■ **TASK ITEM**
Which lines of the entries below run from the one holding "ns | from |" to the one holding "stage / std", inclusive? Set down exactly those lines and no others.

[EXERCISE MATERIAL — start]

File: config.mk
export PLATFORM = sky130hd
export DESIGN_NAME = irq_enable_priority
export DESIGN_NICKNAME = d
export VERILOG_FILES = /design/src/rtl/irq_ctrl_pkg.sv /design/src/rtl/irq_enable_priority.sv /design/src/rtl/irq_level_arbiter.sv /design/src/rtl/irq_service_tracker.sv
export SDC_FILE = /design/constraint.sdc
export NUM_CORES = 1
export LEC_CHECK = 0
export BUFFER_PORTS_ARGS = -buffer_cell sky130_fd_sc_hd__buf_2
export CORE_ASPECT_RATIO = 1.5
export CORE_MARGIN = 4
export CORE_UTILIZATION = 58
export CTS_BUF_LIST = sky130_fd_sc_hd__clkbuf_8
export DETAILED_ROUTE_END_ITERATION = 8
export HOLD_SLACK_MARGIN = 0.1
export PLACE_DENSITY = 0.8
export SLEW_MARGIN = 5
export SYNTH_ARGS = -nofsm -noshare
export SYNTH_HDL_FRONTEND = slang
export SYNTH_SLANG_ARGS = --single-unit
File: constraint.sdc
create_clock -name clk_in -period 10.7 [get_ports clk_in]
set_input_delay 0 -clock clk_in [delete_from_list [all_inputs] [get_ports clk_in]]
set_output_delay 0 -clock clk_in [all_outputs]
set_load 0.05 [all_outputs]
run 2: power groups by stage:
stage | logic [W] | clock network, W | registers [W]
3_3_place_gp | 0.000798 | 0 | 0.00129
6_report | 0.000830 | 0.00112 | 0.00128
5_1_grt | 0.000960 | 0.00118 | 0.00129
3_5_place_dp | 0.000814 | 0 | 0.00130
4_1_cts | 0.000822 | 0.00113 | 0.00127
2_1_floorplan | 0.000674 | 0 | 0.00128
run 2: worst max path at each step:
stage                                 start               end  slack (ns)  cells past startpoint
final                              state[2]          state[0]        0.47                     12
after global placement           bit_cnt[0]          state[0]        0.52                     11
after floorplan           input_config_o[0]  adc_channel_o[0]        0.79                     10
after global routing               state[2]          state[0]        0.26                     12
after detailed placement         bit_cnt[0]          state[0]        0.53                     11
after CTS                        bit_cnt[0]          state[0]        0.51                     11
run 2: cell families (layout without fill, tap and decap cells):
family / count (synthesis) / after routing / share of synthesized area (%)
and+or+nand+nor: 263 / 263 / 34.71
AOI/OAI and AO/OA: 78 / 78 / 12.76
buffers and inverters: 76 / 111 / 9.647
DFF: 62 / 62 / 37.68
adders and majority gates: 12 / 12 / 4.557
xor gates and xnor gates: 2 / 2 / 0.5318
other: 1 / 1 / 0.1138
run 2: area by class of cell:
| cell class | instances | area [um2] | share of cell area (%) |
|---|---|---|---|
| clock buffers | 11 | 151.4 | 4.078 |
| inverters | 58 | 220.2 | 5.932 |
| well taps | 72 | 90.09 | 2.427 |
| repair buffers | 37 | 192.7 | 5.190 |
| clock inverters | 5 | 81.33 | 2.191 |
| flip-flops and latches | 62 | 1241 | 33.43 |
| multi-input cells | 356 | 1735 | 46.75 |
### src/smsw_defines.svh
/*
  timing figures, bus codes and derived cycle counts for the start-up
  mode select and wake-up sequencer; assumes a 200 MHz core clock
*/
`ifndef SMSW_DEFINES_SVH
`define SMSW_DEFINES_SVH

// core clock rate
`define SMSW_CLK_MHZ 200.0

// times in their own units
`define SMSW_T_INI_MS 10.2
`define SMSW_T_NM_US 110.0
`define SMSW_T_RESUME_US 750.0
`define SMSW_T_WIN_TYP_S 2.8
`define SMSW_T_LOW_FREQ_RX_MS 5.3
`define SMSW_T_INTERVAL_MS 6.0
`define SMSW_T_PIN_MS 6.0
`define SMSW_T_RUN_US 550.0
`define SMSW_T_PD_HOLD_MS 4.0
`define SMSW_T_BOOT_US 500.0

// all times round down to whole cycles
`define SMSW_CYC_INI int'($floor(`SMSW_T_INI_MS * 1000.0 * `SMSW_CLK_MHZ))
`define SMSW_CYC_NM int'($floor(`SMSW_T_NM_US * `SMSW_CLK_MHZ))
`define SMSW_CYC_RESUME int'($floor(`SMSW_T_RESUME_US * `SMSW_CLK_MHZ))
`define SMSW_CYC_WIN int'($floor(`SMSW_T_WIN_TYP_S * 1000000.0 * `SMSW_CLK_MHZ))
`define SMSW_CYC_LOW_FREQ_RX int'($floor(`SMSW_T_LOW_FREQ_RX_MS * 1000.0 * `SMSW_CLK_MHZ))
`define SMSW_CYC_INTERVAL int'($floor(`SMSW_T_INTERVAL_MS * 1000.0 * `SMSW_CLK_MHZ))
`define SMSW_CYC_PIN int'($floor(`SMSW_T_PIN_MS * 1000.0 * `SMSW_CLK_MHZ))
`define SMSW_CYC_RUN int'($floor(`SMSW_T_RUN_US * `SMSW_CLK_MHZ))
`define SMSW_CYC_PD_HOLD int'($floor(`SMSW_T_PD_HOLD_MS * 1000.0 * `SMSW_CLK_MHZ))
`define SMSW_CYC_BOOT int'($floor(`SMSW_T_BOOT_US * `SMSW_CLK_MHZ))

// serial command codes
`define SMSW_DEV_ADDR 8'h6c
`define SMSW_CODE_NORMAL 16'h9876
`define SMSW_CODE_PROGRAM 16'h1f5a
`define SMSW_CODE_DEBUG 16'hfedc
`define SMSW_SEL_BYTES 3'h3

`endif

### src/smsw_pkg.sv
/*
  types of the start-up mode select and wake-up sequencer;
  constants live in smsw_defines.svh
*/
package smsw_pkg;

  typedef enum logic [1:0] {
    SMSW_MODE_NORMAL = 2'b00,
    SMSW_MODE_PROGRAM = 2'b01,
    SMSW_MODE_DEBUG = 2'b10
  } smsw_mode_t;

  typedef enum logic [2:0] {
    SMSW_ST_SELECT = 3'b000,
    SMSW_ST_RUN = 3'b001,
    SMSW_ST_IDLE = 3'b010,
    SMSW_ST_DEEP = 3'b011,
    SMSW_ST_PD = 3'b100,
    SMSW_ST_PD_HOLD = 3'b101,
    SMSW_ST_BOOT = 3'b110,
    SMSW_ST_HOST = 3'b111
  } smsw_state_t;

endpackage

[EXERCISE MATERIAL — finish]
[EXERCISE MATERIAL — start]

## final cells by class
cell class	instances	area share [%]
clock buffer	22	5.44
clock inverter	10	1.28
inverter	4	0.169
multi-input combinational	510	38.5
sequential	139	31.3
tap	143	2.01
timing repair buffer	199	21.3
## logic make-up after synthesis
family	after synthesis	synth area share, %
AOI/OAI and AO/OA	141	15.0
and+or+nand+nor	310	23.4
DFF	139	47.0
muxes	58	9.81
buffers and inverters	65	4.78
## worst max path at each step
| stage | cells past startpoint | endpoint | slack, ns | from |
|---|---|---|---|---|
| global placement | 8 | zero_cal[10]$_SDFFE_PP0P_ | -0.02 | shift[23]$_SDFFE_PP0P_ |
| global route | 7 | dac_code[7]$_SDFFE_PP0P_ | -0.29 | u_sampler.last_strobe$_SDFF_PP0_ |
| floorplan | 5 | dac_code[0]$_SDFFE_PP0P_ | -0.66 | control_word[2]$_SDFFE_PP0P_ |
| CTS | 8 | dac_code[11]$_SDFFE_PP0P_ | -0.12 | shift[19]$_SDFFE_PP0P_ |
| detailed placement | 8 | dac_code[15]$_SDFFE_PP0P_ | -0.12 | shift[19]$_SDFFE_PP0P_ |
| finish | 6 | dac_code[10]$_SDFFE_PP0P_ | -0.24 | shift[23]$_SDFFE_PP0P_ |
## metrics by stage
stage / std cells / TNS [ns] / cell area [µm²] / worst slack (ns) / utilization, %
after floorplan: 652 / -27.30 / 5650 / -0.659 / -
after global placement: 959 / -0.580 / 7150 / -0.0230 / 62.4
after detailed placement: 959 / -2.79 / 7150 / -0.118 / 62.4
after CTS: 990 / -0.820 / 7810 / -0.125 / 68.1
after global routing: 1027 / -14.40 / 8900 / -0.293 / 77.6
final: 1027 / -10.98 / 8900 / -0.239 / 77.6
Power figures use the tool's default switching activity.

[EXERCISE MATERIAL — finish]
[EXERCISE MATERIAL — start]

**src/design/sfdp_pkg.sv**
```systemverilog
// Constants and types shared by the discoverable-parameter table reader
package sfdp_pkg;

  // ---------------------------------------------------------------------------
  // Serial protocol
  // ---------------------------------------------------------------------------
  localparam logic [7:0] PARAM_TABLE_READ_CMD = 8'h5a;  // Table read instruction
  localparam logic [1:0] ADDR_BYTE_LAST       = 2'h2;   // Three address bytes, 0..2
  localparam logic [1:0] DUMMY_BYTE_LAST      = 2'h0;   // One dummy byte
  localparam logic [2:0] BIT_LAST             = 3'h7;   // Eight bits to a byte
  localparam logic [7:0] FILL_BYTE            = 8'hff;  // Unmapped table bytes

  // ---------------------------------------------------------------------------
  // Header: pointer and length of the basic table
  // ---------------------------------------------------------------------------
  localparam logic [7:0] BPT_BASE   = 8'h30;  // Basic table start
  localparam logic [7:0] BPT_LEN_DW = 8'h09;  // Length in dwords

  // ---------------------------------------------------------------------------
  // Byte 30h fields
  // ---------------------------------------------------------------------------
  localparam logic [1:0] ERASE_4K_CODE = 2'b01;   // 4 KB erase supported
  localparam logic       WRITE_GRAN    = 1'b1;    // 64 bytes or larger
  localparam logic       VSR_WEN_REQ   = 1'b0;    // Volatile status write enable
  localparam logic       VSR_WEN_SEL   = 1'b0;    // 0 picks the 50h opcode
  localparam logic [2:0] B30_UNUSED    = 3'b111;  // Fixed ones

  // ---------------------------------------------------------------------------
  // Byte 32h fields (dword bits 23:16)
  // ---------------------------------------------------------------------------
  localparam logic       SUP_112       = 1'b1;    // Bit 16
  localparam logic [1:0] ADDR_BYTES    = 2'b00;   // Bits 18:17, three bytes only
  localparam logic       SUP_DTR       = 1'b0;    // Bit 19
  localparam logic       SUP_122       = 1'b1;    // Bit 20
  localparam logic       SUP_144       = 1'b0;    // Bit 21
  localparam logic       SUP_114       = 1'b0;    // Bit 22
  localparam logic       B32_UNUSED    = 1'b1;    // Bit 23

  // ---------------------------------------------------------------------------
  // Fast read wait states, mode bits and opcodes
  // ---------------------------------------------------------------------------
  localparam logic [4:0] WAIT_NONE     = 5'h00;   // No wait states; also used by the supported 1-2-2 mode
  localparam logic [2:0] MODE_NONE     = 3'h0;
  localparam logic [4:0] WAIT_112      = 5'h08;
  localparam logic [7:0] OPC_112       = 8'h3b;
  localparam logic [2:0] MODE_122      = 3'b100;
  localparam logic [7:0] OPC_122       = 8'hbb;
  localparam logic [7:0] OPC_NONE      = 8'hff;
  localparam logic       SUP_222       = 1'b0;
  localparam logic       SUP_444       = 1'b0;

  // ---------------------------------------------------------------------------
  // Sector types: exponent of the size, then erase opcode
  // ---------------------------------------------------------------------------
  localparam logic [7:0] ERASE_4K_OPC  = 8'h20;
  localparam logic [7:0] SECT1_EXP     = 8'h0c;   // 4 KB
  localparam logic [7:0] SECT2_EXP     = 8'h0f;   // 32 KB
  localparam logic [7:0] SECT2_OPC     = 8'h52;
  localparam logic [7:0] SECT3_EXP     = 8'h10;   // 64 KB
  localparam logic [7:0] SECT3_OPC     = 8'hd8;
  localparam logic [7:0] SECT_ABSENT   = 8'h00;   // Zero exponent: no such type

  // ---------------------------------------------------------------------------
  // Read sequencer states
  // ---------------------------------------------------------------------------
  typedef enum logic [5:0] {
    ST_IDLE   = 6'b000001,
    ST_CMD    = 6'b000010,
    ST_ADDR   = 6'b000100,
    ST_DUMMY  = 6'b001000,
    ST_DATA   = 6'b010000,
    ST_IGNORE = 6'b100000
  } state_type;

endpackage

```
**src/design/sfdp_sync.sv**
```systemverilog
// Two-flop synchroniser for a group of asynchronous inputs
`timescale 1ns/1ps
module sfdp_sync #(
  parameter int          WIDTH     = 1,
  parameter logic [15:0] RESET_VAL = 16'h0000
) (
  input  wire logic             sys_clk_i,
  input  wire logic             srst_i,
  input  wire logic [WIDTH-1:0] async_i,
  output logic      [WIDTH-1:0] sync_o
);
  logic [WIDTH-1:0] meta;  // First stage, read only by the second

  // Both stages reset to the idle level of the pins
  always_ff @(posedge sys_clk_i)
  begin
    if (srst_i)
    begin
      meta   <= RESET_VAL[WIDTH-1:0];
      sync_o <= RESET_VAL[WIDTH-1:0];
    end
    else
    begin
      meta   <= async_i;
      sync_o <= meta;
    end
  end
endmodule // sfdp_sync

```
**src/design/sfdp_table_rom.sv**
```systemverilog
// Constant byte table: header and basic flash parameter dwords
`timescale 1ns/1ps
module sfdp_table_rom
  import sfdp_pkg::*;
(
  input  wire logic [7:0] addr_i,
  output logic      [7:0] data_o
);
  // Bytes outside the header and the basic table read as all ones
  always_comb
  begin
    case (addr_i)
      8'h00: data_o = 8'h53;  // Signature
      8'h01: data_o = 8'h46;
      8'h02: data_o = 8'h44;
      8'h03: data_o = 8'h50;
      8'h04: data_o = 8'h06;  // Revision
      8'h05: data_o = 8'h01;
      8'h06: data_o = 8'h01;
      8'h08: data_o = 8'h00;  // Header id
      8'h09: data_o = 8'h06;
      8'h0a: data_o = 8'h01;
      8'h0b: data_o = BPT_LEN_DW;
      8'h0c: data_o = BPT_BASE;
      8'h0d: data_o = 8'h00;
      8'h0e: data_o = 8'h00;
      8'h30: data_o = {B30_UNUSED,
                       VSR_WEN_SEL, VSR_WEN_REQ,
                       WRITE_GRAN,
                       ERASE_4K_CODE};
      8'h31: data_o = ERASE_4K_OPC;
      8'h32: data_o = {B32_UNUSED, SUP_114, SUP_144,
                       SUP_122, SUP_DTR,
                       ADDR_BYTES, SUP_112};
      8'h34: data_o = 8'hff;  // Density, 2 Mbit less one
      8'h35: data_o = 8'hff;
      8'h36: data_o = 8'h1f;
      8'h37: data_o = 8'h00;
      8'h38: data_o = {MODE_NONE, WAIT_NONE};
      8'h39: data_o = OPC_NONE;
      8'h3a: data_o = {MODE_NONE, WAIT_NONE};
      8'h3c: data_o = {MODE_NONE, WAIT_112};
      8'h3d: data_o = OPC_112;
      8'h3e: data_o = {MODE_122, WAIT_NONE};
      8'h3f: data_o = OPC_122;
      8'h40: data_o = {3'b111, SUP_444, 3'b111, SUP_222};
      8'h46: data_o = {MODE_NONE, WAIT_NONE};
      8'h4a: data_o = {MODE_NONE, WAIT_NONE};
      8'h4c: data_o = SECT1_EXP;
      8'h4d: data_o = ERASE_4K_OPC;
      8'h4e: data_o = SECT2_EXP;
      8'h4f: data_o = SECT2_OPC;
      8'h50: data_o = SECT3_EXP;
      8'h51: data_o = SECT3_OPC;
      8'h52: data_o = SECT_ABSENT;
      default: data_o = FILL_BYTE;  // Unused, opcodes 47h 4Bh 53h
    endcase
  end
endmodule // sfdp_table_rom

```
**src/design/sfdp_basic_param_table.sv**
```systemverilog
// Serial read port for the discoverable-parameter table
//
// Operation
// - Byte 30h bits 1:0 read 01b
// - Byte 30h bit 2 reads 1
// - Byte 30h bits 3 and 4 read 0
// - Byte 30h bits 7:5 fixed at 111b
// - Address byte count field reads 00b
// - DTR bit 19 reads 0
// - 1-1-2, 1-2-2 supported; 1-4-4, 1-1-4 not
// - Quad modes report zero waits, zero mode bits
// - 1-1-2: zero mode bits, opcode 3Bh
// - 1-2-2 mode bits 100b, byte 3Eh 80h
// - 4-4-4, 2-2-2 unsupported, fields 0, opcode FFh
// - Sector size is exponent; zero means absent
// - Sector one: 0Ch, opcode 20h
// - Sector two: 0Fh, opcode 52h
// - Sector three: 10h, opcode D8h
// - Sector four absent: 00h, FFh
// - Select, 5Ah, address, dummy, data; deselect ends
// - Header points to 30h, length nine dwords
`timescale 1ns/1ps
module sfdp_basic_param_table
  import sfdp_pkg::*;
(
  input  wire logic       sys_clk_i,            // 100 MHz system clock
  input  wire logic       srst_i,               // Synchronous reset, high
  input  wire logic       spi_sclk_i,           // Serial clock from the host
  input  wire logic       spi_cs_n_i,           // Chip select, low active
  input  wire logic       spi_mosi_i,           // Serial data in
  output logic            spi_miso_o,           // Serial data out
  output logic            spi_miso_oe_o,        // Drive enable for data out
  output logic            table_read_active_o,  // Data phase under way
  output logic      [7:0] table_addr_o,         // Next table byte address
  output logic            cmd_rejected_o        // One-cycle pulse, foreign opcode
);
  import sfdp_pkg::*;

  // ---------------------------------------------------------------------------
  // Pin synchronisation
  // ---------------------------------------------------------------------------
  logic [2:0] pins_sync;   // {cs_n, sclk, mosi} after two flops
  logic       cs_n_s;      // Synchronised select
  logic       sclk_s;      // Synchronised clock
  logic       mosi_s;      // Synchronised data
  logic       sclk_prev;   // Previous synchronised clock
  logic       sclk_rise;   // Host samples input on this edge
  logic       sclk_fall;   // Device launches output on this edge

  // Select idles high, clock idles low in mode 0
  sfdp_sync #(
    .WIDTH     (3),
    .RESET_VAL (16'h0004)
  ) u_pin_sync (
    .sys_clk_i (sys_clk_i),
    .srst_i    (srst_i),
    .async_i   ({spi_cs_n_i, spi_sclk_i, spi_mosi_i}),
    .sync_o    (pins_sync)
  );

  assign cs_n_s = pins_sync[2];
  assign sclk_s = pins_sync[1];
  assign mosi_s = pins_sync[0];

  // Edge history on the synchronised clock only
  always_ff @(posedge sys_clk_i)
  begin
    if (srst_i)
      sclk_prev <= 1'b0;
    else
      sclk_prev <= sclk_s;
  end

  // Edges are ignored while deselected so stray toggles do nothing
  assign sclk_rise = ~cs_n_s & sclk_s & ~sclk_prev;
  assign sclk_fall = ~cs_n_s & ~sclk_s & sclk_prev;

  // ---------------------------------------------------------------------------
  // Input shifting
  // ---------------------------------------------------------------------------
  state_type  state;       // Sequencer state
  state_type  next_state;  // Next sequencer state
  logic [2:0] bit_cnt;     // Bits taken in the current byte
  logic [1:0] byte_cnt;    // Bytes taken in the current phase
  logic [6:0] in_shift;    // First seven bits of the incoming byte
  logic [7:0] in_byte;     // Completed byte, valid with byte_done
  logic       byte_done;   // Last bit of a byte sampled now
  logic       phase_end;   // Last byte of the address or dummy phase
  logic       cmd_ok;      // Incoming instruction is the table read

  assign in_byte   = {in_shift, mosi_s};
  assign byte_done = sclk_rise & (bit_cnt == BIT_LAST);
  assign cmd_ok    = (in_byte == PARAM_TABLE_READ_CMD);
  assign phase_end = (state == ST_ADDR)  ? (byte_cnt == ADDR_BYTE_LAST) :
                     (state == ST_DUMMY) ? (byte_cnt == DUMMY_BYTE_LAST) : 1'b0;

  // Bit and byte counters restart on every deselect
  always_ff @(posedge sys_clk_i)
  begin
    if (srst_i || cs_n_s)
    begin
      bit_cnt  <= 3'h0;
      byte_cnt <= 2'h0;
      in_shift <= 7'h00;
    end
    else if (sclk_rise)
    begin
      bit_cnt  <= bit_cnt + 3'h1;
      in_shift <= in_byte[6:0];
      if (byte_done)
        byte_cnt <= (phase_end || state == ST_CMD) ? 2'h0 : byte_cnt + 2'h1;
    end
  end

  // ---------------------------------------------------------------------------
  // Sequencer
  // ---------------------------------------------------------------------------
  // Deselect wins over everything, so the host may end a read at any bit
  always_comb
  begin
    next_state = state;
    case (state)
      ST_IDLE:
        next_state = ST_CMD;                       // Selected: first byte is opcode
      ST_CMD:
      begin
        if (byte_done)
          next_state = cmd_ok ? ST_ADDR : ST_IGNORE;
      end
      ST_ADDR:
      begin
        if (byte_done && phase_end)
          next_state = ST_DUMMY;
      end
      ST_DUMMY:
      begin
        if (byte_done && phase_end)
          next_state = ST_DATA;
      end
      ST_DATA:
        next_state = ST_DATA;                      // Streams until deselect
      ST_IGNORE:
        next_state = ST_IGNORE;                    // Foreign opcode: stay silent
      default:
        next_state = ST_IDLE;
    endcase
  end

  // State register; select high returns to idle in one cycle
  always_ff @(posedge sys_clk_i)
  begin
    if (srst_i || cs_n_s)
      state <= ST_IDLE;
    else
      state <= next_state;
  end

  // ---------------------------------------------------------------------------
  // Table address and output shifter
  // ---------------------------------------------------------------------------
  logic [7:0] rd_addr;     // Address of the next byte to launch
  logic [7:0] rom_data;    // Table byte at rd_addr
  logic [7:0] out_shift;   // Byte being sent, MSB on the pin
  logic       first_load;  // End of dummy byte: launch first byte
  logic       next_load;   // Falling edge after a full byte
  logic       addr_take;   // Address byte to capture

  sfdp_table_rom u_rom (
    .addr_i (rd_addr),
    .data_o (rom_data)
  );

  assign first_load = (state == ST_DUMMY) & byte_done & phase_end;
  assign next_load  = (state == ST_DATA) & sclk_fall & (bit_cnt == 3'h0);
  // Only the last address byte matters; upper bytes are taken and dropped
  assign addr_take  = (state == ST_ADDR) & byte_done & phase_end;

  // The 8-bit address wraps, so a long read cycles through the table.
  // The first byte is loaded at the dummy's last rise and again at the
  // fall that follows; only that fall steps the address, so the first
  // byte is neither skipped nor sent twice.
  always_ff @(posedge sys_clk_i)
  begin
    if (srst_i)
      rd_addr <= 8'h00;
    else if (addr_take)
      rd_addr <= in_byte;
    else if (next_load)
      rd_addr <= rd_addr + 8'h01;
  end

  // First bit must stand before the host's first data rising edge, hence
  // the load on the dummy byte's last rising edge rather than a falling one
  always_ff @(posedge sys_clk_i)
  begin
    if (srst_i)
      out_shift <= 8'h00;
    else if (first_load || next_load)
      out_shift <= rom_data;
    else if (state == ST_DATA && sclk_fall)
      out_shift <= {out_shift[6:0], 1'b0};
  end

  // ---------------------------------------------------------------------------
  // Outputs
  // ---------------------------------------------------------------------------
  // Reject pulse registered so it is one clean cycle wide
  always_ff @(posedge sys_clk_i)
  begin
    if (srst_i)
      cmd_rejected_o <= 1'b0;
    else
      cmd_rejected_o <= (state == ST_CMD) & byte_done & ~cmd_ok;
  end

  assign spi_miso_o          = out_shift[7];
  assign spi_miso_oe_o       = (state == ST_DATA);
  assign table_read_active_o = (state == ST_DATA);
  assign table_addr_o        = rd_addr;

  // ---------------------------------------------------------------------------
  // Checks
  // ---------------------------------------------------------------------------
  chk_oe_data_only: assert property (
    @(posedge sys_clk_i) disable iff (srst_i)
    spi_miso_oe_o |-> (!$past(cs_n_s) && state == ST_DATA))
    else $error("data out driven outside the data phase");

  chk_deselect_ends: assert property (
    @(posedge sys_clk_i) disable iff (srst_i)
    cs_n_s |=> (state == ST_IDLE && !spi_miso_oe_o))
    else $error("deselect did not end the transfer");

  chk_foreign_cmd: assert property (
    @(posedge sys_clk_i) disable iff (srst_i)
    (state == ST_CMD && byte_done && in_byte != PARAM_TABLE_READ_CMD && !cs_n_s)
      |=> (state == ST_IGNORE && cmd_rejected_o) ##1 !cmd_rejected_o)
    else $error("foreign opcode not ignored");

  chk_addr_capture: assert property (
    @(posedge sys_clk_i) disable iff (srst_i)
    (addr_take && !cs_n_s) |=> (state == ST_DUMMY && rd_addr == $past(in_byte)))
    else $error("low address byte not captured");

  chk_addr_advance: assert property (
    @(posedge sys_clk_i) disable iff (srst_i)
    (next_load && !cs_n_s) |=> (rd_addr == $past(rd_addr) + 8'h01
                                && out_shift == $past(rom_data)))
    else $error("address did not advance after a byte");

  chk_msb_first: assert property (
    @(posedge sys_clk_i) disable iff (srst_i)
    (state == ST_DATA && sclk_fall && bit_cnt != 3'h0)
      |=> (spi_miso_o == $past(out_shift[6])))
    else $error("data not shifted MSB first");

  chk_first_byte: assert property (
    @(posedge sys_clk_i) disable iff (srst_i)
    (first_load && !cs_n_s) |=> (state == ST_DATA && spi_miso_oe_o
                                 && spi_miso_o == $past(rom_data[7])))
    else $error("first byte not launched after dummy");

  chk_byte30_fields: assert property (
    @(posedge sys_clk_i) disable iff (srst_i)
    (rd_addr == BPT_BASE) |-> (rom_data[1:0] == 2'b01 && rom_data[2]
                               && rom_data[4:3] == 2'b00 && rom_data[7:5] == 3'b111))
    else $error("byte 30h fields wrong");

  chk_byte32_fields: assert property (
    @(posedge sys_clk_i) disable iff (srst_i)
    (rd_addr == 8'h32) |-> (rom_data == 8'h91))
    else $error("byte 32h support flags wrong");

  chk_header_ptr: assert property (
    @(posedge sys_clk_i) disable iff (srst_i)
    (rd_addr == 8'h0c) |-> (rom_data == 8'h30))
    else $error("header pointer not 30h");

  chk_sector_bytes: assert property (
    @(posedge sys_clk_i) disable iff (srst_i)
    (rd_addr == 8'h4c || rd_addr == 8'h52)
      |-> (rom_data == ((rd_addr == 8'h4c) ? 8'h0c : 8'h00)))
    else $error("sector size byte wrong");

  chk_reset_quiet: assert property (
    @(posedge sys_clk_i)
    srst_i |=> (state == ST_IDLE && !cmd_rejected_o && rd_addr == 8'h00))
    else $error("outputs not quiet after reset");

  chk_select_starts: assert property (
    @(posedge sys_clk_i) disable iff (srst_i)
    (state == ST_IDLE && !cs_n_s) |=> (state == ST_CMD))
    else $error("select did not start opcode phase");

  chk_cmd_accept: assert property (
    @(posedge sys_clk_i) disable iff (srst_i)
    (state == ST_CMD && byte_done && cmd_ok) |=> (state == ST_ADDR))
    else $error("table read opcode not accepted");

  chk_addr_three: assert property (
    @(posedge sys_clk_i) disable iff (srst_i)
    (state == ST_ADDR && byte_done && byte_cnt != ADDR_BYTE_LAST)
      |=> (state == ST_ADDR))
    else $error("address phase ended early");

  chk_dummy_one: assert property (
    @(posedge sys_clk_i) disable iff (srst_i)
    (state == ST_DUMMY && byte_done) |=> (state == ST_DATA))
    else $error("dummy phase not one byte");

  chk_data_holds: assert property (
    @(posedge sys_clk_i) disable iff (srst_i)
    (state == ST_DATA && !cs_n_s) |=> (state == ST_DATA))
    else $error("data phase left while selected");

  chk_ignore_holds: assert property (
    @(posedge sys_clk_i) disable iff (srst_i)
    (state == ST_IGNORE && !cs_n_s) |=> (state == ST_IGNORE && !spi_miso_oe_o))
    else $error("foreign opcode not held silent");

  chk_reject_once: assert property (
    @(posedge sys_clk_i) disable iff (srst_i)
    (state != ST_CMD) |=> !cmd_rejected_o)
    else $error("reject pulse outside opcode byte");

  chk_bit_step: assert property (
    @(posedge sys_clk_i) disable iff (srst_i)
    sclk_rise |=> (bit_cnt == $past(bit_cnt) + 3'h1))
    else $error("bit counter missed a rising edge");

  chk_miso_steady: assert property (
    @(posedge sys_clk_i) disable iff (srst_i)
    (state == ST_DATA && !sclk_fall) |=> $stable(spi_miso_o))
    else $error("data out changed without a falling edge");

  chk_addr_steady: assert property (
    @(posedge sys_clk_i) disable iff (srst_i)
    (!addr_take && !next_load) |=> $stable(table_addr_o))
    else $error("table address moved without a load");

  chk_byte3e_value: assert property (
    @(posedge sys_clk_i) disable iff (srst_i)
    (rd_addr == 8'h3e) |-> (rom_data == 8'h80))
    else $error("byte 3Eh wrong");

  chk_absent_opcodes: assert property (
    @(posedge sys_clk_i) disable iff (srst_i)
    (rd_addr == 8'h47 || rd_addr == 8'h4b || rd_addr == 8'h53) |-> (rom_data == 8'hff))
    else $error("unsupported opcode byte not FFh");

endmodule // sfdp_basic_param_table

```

[EXERCISE MATERIAL — finish]

■ **FINAL ANSWER**
| stage | cells past startpoint | endpoint | slack, ns | from |
|---|---|---|---|---|
| global placement | 8 | zero_cal[10]$_SDFFE_PP0P_ | -0.02 | shift[23]$_SDFFE_PP0P_ |
| global route | 7 | dac_code[7]$_SDFFE_PP0P_ | -0.29 | u_sampler.last_strobe$_SDFF_PP0_ |
| floorplan | 5 | dac_code[0]$_SDFFE_PP0P_ | -0.66 | control_word[2]$_SDFFE_PP0P_ |
| CTS | 8 | dac_code[11]$_SDFFE_PP0P_ | -0.12 | shift[19]$_SDFFE_PP0P_ |
| detailed placement | 8 | dac_code[15]$_SDFFE_PP0P_ | -0.12 | shift[19]$_SDFFE_PP0P_ |
| finish | 6 | dac_code[10]$_SDFFE_PP0P_ | -0.24 | shift[23]$_SDFFE_PP0P_ |
## metrics by stage
stage / std cells / TNS [ns] / cell area [µm²] / worst slack (ns) / utilization, %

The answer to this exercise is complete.